Improved tracing for go-workflows

Back in 2022, I spent quite a bit of time experimenting with different ways of visualizing long-running workflows in Go. The idea was to use distributed tracing to get a clear picture of what's happening in these workflows, from start to finish. Unfortunately, due to some limitations in the OpenTelemetry SDK at the time, I wasn't able to really show a good picture of the long running workflows and their logical execution. The first version focused more on the actual, underlying execution and included the explicit WorkflowTask and ActivityTask execution.

Later that year, Chris Gillum shared that they had worked around the SDK limitations and built an implementation for durabletask-go that does show the logical execution. That approach looked promising and I created an issue to go and rework go-workflow's tracing implementation.

Then as life goes, I found myself quite busy. Specifically, I was in the middle of a pretty major life event: having a child! So here we are, two years later and I finally found some time to dive back into this idea. With go-workflows approaching its 1.0 release, I wanted to make sure better tracing support was done before releasing that version.

The changes have now been merged and tracing looks much better, here is an example of the tracing sample workflow:

Specifically we see:

Overall workflow execution of Workflow1 is shown as one continuous span
Custom spans, here Workflow1 custom span are supported in workflows and also represented using a single span even though this covers multiple workflow task executions
Subworkflows, spawned from a workflow are shown correctly with the right parent spans
Activities and retries are automatically traced and shown in the context of the workflow execution

The problem that both durabletask-go and go-workflows had to overcome is that there is no built-in way to support long

The general approach is:

Generate a span, capture its spanID in the workflow history
Every time a task for a workflow instance is executed, create a span using that workflow's spanID and set it as the active span in the context
- That way, any child span is recorded using the correct parent
Only when the workflow execution is done, create another span, again using that workflow's spanID and this time end it so it gets sent to the configured trace exporters

Custom workflow spans work in a similar way:

tracer := workflow.Tracer(ctx)
ctx, span := tracer.Start(ctx, "Workflow1 custom span")
// ... do something
defer span.End()

Calling tracer.Start here now creates an event in the workflow history.

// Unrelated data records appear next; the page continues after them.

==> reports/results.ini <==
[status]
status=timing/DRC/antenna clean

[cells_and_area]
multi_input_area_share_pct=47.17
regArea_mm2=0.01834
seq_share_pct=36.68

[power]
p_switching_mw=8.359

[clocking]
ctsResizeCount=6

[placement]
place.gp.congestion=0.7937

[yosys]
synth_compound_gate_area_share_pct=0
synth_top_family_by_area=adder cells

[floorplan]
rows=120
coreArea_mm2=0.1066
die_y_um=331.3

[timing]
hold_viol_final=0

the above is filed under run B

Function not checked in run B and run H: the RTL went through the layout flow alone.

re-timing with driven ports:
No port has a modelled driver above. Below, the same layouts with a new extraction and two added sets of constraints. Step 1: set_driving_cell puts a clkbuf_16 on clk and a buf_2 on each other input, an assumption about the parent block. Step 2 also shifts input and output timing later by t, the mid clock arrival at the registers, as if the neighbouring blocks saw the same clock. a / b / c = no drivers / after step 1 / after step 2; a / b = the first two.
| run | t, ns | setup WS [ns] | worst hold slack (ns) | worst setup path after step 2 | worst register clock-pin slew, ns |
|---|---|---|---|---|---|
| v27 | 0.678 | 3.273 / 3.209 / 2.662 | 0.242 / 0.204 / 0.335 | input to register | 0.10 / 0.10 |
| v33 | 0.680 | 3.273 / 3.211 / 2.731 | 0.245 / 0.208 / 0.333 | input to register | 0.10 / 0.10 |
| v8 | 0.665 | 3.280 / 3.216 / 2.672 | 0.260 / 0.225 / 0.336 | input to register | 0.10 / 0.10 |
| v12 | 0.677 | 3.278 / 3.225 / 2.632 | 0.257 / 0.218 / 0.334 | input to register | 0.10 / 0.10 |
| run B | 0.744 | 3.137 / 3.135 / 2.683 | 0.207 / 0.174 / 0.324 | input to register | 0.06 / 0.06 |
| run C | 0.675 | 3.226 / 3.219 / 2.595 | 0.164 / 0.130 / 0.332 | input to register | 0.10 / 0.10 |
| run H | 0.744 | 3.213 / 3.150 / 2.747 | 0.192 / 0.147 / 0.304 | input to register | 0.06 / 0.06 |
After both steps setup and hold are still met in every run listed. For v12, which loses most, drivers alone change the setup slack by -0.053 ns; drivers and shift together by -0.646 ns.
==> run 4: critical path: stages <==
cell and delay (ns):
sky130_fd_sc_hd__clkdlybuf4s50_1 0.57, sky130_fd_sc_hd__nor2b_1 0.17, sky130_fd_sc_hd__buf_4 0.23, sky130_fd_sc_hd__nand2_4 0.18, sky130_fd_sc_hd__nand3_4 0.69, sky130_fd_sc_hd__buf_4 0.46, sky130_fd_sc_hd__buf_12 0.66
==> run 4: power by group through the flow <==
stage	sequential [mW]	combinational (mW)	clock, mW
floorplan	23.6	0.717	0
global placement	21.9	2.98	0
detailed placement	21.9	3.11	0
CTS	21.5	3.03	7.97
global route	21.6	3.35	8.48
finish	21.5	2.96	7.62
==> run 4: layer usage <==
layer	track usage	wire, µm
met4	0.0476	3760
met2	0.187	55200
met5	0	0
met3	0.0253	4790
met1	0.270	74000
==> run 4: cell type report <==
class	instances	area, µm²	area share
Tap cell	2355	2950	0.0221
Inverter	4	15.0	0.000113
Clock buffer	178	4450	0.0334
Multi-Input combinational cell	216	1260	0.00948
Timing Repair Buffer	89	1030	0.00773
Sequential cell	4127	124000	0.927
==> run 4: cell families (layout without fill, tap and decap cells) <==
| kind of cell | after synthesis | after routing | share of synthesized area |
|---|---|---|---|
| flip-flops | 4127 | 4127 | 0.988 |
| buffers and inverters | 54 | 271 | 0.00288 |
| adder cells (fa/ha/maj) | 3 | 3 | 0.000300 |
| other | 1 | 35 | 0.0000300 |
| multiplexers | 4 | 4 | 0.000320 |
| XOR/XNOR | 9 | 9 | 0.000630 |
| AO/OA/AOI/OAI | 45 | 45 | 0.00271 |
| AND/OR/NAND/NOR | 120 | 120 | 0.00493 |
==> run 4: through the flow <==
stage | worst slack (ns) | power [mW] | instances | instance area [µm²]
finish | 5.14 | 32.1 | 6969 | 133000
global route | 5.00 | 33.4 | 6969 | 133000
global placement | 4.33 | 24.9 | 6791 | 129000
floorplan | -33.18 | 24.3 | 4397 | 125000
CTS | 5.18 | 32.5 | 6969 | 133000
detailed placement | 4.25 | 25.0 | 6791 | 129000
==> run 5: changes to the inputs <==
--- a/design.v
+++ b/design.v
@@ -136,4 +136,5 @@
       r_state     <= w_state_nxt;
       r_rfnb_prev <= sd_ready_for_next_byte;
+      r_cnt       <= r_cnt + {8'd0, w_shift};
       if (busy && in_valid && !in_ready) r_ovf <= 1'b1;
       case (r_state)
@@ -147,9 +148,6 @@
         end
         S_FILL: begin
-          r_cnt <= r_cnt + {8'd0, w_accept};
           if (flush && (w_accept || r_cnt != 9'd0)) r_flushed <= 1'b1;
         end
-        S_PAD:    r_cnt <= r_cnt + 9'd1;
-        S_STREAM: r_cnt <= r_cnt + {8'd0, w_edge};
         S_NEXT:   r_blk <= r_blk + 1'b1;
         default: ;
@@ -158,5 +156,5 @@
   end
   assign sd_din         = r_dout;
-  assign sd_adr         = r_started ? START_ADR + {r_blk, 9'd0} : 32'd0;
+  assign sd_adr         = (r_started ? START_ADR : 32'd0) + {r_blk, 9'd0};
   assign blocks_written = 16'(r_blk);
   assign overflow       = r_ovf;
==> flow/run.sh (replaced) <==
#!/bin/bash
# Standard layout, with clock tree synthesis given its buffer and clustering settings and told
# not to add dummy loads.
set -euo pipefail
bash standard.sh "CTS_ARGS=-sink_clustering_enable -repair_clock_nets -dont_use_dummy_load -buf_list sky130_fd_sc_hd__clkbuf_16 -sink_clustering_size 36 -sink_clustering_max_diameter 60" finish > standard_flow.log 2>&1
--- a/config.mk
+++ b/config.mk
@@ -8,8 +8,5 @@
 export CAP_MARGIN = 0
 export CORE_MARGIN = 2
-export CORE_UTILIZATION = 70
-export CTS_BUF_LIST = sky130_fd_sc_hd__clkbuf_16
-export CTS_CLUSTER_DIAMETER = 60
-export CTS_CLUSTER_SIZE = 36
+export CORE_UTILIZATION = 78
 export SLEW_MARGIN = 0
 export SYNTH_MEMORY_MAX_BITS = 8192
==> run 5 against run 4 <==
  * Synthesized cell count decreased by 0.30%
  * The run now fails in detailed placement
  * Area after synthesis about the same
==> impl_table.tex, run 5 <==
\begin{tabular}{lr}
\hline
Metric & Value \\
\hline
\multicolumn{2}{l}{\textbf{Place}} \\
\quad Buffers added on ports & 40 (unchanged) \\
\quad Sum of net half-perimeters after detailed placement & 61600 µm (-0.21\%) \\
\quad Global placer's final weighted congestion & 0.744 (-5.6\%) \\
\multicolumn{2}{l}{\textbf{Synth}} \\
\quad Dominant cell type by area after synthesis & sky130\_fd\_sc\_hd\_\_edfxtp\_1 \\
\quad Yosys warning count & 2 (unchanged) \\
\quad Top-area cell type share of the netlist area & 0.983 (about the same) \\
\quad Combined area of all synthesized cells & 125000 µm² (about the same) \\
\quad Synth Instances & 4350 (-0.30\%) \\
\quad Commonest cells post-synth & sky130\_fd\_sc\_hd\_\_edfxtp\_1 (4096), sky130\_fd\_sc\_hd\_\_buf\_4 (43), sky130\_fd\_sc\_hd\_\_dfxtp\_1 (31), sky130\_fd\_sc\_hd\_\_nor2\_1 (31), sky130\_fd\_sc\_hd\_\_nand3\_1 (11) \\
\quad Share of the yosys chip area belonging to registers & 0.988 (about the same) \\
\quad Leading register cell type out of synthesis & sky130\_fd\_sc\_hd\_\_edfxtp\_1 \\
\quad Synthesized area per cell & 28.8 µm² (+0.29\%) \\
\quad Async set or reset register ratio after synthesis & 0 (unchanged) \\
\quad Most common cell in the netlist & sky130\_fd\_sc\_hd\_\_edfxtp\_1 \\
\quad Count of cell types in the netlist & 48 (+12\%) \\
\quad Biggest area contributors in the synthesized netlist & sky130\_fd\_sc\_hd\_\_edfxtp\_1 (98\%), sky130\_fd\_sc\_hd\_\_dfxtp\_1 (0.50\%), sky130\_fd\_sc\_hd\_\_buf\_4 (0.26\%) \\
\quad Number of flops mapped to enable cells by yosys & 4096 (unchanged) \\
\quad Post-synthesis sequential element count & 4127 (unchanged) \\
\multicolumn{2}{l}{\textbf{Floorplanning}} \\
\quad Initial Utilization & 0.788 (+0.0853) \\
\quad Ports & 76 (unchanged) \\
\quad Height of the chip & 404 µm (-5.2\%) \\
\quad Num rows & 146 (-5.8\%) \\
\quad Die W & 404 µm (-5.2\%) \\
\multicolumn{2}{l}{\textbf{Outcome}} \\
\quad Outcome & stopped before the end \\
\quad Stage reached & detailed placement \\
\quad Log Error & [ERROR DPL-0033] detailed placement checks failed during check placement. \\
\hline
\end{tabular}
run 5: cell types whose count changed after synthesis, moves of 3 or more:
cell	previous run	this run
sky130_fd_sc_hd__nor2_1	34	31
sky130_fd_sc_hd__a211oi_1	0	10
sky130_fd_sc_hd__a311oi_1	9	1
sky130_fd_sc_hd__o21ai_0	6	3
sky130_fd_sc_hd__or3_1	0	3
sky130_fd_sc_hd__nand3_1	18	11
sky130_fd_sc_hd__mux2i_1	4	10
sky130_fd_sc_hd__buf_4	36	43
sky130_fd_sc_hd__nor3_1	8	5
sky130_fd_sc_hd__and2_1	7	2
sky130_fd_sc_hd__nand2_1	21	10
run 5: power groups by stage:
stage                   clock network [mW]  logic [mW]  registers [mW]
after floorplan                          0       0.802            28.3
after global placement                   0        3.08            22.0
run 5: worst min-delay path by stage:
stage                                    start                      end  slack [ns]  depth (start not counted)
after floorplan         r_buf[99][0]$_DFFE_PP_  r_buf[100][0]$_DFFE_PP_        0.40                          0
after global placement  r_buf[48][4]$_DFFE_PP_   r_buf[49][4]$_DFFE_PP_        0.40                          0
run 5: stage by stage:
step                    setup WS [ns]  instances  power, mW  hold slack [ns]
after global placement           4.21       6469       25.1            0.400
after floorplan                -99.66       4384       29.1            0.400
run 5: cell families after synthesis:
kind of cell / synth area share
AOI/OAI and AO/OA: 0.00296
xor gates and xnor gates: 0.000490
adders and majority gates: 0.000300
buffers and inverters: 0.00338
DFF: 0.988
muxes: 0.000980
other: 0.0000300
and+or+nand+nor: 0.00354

Its purpose is to record the spanID so if we have to do any replays, we can create a span with the exact same spanID so any spans that were created in the // ... do something block, are associated with the right parent.

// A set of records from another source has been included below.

This is an optimization exercise on Yosys and OpenROAD, whose aim is small area, a short achievable clock period and few clock cycles per item, not a production implementation.
In this exercise RTL edits were held to simulation tests only and were not proved equivalent to the original.
Power figures rest on the tool's default switching activity, not on a simulated workload. The clock port is modelled as an ideal driver; clocking choices that lean on that would not hold on a real chip.

[design/flow/config.mk]
export PLATFORM = sky130hd
export DESIGN_NAME = map_update_ctrl
export DESIGN_NICKNAME = map_update_ctrl
export VERILOG_FILES = /design/flow/design.v
export SDC_FILE = /design/flow/constraint.sdc
export NUM_CORES = 4
export LEC_CHECK = 0
export CAP_MARGIN = 20
export CORE_MARGIN = 2
export CORE_UTILIZATION = 65
export PLACE_DENSITY_LB_ADDON = 0.15
export SETUP_SLACK_MARGIN = 3.1
export SLEW_MARGIN = 20
[design/flow/constraint.sdc]
create_clock -name core_clock -period 5.5 [get_ports {clk}]
set_input_delay 1.1000 -clock core_clock [delete_from_list [all_inputs] [get_ports {clk}]]
set_output_delay 1.1000 -clock core_clock [all_outputs]
set_load 0.01 [all_outputs]
[design/flow/design.v]
package map_ctrl_pkg;
    localparam int unsigned SLOTS    = 144;
    localparam int unsigned CARD_W   = 6;
    localparam int unsigned VB_START = 480;
    localparam logic [1:0] OP_WRITE     = 2'b00;
    localparam logic [1:0] OP_CLEAR     = 2'b01;
    localparam logic [1:0] OP_TOGGLE    = 2'b10;
    localparam logic [1:0] OP_DESEL_ALL = 2'b11;
    localparam logic [CARD_W-1:0] CARD_EMPTY = '0;
    localparam logic GNT_LOC = 1'b0;
    localparam logic GNT_REM = 1'b1;
    typedef enum logic [1:0] {
        StIdle,
        StExec,
        StAck,
        StCommit
    } state_e;
endpackage
module rr_arbiter2 (
    input  logic [1:0] req,
    input  logic       last_grant,
    output logic [1:0] grant
);
    always_comb begin
        grant = req;
        if (req == 2'b11) begin
            grant = last_grant ? 2'b01 : 2'b10;
        end
    end
endmodule
module map_update_ctrl
(
    input  logic                    clk,
    input  logic                    rst,
    input  logic [9:0]              v_cnt,
    input  logic                    loc_req,
    input  logic [1:0]              loc_op,
    input  logic [7:0]              loc_pos,
    input  logic [map_ctrl_pkg::CARD_W-1:0]       loc_card,
    output logic                    loc_ack,
    input  logic                    rem_req,
    input  logic [1:0]              rem_op,
    input  logic [7:0]              rem_pos,
    input  logic [map_ctrl_pkg::CARD_W-1:0]       rem_card,
    output logic                    rem_ack,
    output logic                    err,
    output logic                    busy,
    output logic [map_ctrl_pkg::SLOTS*map_ctrl_pkg::CARD_W-1:0] map,
    output logic [map_ctrl_pkg::SLOTS-1:0] sel_card
);
    localparam int unsigned SLOTS  = map_ctrl_pkg::SLOTS;
    localparam int unsigned CARD_W = map_ctrl_pkg::CARD_W;
    localparam int unsigned VB_START = map_ctrl_pkg::VB_START;
    localparam logic [1:0] OP_WRITE     = map_ctrl_pkg::OP_WRITE;
    localparam logic [1:0] OP_CLEAR     = map_ctrl_pkg::OP_CLEAR;
    localparam logic [1:0] OP_TOGGLE    = map_ctrl_pkg::OP_TOGGLE;
    localparam logic [1:0] OP_DESEL_ALL = map_ctrl_pkg::OP_DESEL_ALL;
    localparam logic GNT_LOC = map_ctrl_pkg::GNT_LOC;
    localparam logic GNT_REM = map_ctrl_pkg::GNT_REM;
    localparam int unsigned ROWS = (SLOTS + 15) / 16;    
    logic            last_grant;    
    logic            vb_q;
    logic            pub_q;         
    logic            rst_q;         
    logic [ROWS-1:0] row_card_q;    
    logic [ROWS-1:0] row_sel_q;     
    logic [15:0]     col_q;         
    logic [CARD_W-1:0] card_q;      
    logic            tog_q;         
    logic            desel_q;       
    logic [SLOTS*CARD_W-1:0] shadow_map;
    logic [SLOTS-1:0]        shadow_sel;
    logic [1:0] elig, grant;
    logic       vb, vb_rise;
    assign elig = {rem_req & ~rem_ack, loc_req & ~loc_ack};
    rr_arbiter2 u_arb (
        .req        (elig),
        .last_grant (last_grant),
        .grant      (grant)
    );
    logic [1:0][ROWS-1:0]   dec_row_card, dec_row_sel;
    logic [1:0][15:0]       dec_col;
    logic [1:0][CARD_W-1:0] dec_card;
    logic [1:0]             dec_tog, dec_desel, dec_err;
    for (genvar q = 0; q < 2; q++) begin : g_dec
        logic [1:0]        op;
        logic [7:0]        pos;
        logic [CARD_W-1:0] card;
        logic              in_range;
        assign op       = q ? rem_op   : loc_op;
        assign pos      = q ? rem_pos  : loc_pos;
        assign card     = q ? rem_card : loc_card;
        assign in_range = (pos < 8'(SLOTS));
        for (genvar r = 0; r < int'(ROWS); r++) begin : g_row
            assign dec_row_card[q][r] = in_range & (pos[7:4] == 4'(r)) &
                                        ((op == OP_WRITE) | (op == OP_CLEAR));
            assign dec_row_sel[q][r]  = in_range & (pos[7:4] == 4'(r)) &
                                        ((op == OP_TOGGLE) | (op == OP_CLEAR));
        end
        for (genvar c = 0; c < 16; c++) begin : g_col
            assign dec_col[q][c] = (pos[3:0] == 4'(c));
        end
        assign dec_card[q]  = (op == OP_WRITE) ? card : '0;
        assign dec_tog[q]   = (op == OP_TOGGLE);
        assign dec_desel[q] = (op == OP_DESEL_ALL);
        assign dec_err[q]   = ~in_range & (op != OP_DESEL_ALL);
    end
    assign vb      = (v_cnt >= 10'(VB_START));
    assign vb_rise = vb & ~vb_q;
    always_ff @(posedge clk or posedge rst) begin
        if (rst) begin
            loc_ack    <= 1'b0;
            rem_ack    <= 1'b0;
            busy       <= 1'b0;
            last_grant <= GNT_REM;
            vb_q       <= 1'b0;
            pub_q      <= 1'b1;
            rst_q      <= 1'b1;
        end else begin
            loc_ack <= grant[0];
            rem_ack <= grant[1];
            busy    <= loc_req | rem_req | vb_rise;
            if (|grant) last_grant <= grant[1];
            vb_q    <= vb;
            pub_q   <= vb_rise;
            rst_q   <= 1'b0;
        end
    end
    always_ff @(posedge clk) begin
        err        <= grant[1] ? dec_err[1] : dec_err[0];
        row_card_q <= ({ROWS{grant[0]}} & dec_row_card[0]) | ({ROWS{grant[1]}} & dec_row_card[1]);
        row_sel_q  <= ({ROWS{grant[0]}} & dec_row_sel[0])  | ({ROWS{grant[1]}} & dec_row_sel[1]);
        col_q      <= grant[1] ? dec_col[1]  : dec_col[0];
        card_q     <= grant[1] ? dec_card[1] : dec_card[0];
        tog_q      <= grant[1] ? dec_tog[1]  : dec_tog[0];
        desel_q    <= (grant[0] & dec_desel[0]) | (grant[1] & dec_desel[1]);
    end
    logic [ROWS-1:0]   row_card_w;
    logic [15:0]       col_w;
    logic [CARD_W-1:0] card_w;
    logic              sel_clr_all;
    assign row_card_w  = row_card_q | {ROWS{rst_q}};
    assign col_w       = col_q | {16{rst_q}};
    assign card_w      = card_q & {CARD_W{~rst_q}};
    assign sel_clr_all = rst_q | desel_q;
    for (genvar s = 0; s < int'(SLOTS); s++) begin : g_slot
        logic wr_card, hit_sel;
        assign wr_card = row_card_w[s / 16] & col_w[s % 16];
        assign hit_sel = row_sel_q[s / 16] & col_q[s % 16];
        always_ff @(posedge clk) begin
            if (wr_card) shadow_map[s*CARD_W +: CARD_W] <= card_w;
            if (sel_clr_all)  shadow_sel[s] <= 1'b0;
            else if (hit_sel) shadow_sel[s] <= tog_q & ~shadow_sel[s];
            if (pub_q) begin
                map[s*CARD_W +: CARD_W] <= shadow_map[s*CARD_W +: CARD_W];
                sel_card[s]             <= shadow_sel[s];
            end
        end
    end
endmodule
[design/flow/flow/run.sh]
#!/bin/bash
# Standard layout with: buf_1 port buffers, no CTS dummy loads, larger CTS sink clusters,
# and stronger timing-driven net weights in global placement.
export BUFFER_PORTS_ARGS="-buffer_cell sky130_fd_sc_hd__buf_1"
export CTS_ARGS="-sink_clustering_enable -repair_clock_nets -dont_use_dummy_load -sink_clustering_size 28 -sink_clustering_max_diameter 70"
export GLOBAL_PLACEMENT_ARGS="-timing_driven_net_weight_max 50 -timing_driven_nets_percentage 60"
bash standard.sh > standard.log 2>&1
[design/flow/standard.sh]
#!/bin/bash
# synth_recipe.tcl (not shown) runs the flow's synth.tcl, then flattens the netlist and writes it again
# the make line also repeats each setting of config.mk as NAME=value (left out here)
make -C /OpenROAD-flow-scripts/flow DESIGN_CONFIG=/design/flow/config.mk WORK_HOME=/design/flow/orfs CLKGATE_MAP_FILE= SYNTH_SCRIPT=/design/flow/synth_recipe.tcl "${@:-finish}"
==> results of run 1 <==
==> through the flow <==
stage / setup TNS, ps / total power, mW / setup slack [ps]
3_5_place_dp: 0 / 20.0 / 2520
3_3_place_gp: 0 / 20.0 / 2530
5_1_grt: 0 / 27.5 / 2980
4_1_cts: 0 / 26.9 / 2970
2_1_floorplan: -1471670 / 19.2 / -1460
6_report: 0 / 26.9 / 3000
==> timing repair <==
item	in CTS	in global routing
endpoints found under the hold margin	0	0
gates cloned	2	1
pin swaps	1	0
gates resized for setup	76	176
setup buffers	2	1
endpoints found under the setup margin	1556	271
==> per-layer routing <==
layer  GRT usage  up-vias  part of all wire  routed length [um]
met5           0        -           0.00052                  96
met4       0.184       14             0.058               10700
met3      0.0712      423              0.11               19900
met2       0.586     2574              0.50               93200
met1       0.453    16900              0.33               61400
li1            -    13300                 -                   -
==> power by group <==
group,leakage (nW),total (mW),internal [mW],switching [mW]
logic,4.00,1.17,0.266,0.902
clock network,1.11,7.19,2.93,4.25
registers,20.1,18.5,18.0,0.545
==> sequential cells by signal, summed over array words and instances (netlist names), 6 cells and up <==
name	flops
row_sel_q	9
col_q	16
card_q	6
shadow_map	864
sel_card	144
map	864
row_card_q	9
shadow_sel	144
==> cell families (layout without fill, tap and decap cells) <==
kind of cell    count (synthesis)  count (layout)  synth area share
flops                        2066            2066             0.925
compound gates                466             466            0.0515
buf+inv                       158            1208            0.0105
simple gates                  103             106           0.00877
mux                            17              17           0.00281
fa+ha+maj                       8               8           0.00154
other cells                     1              10         0.0000577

Overall not too complicated, but took some experimentation to make it all work across the various features. The main issues is that there are no APIs, so some code like the following is required:

func SetSpanID(span trace.Span, sid trace.SpanID) {
	sc := span.SpanContext()
	sc = sc.WithSpanID(sid)
	setSpanContext(span, sc)
}

func setSpanContext(span trace.Span, sc trace.SpanContext) {
	spanP := reflect.ValueOf(span)
	spanV := reflect.Indirect(spanP)
	field := spanV.FieldByName("spanContext")

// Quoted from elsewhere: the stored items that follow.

Source: an optimization exercise on an open RTL-to-GDS flow (aim: a short achievable clock period and few clock cycles per item). Production flows keep margins and buffers that such runs may drop. In this exercise RTL edits were held to simulation tests only and were not proved equivalent to the original.

==> flow/design.v <==
package ooo_pkg;
    localparam int XLEN   = 32;
    localparam int REG_AW = 5;
    localparam logic [6:0] OPC_OP     = 7'b0110011;
    localparam logic [6:0] OPC_OP_IMM = 7'b0010011;
    localparam logic [3:0] ALU_ADD = 4'd0;
    localparam logic [3:0] ALU_SUB = 4'd1;
    localparam logic [3:0] ALU_AND = 4'd2;
    localparam logic [3:0] ALU_OR  = 4'd3;
    localparam logic [3:0] ALU_XOR = 4'd4;
    localparam logic [3:0] ALU_SLT = 4'd5;
    localparam logic [3:0] ALU_SLL = 4'd6;
    localparam logic [3:0] ALU_SRL = 4'd7;
endpackage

	// noop or nonrecording spans store their spanContext in `sc`, but we ignore
	// those for our purposes here.
	if !field.IsValid() || field.IsZero() {
		return
	}

	setUnexportedField(field, sc)
}

func setUnexportedField(field reflect.Value, value interface{}) {
	reflect.NewAt(field.Type(), unsafe.Pointer(field.UnsafeAddr())).
		Elem().
		Set(reflect.ValueOf(value))
}

Generating a spanID is also a bit hacky. OpenTelemetry has the concept of an IDGenerator, but the configured instance is not exposed so generating a spanID is

Start a new span
Capture its ID
Mark the span as a non-recording span via another hacky workaround
End the span to free any resources. Since it's now non-recording, or a non-sampled one it's not actually exported

func cancelSpan(span trace.Span) {
	sc := span.SpanContext()
	if sc.IsSampled() {
		sc = sc.WithTraceFlags(trace.TraceFlags(0)) // Remove the sampled flag
		setSpanContext(span, sc)
	}
}

One of the drawbacks of this - apart from modifying private fields - is that you'll only see complete workflow spans once the workflow instance is finished. This can be a problem if workflows run for a really long time and you want to investigate some problem while they're still running. There are a number of ongoing discussions on how to improve that, so hopefully this will get better with time.

I'm quite happy with the result and that brings us really close to 1.0 🎉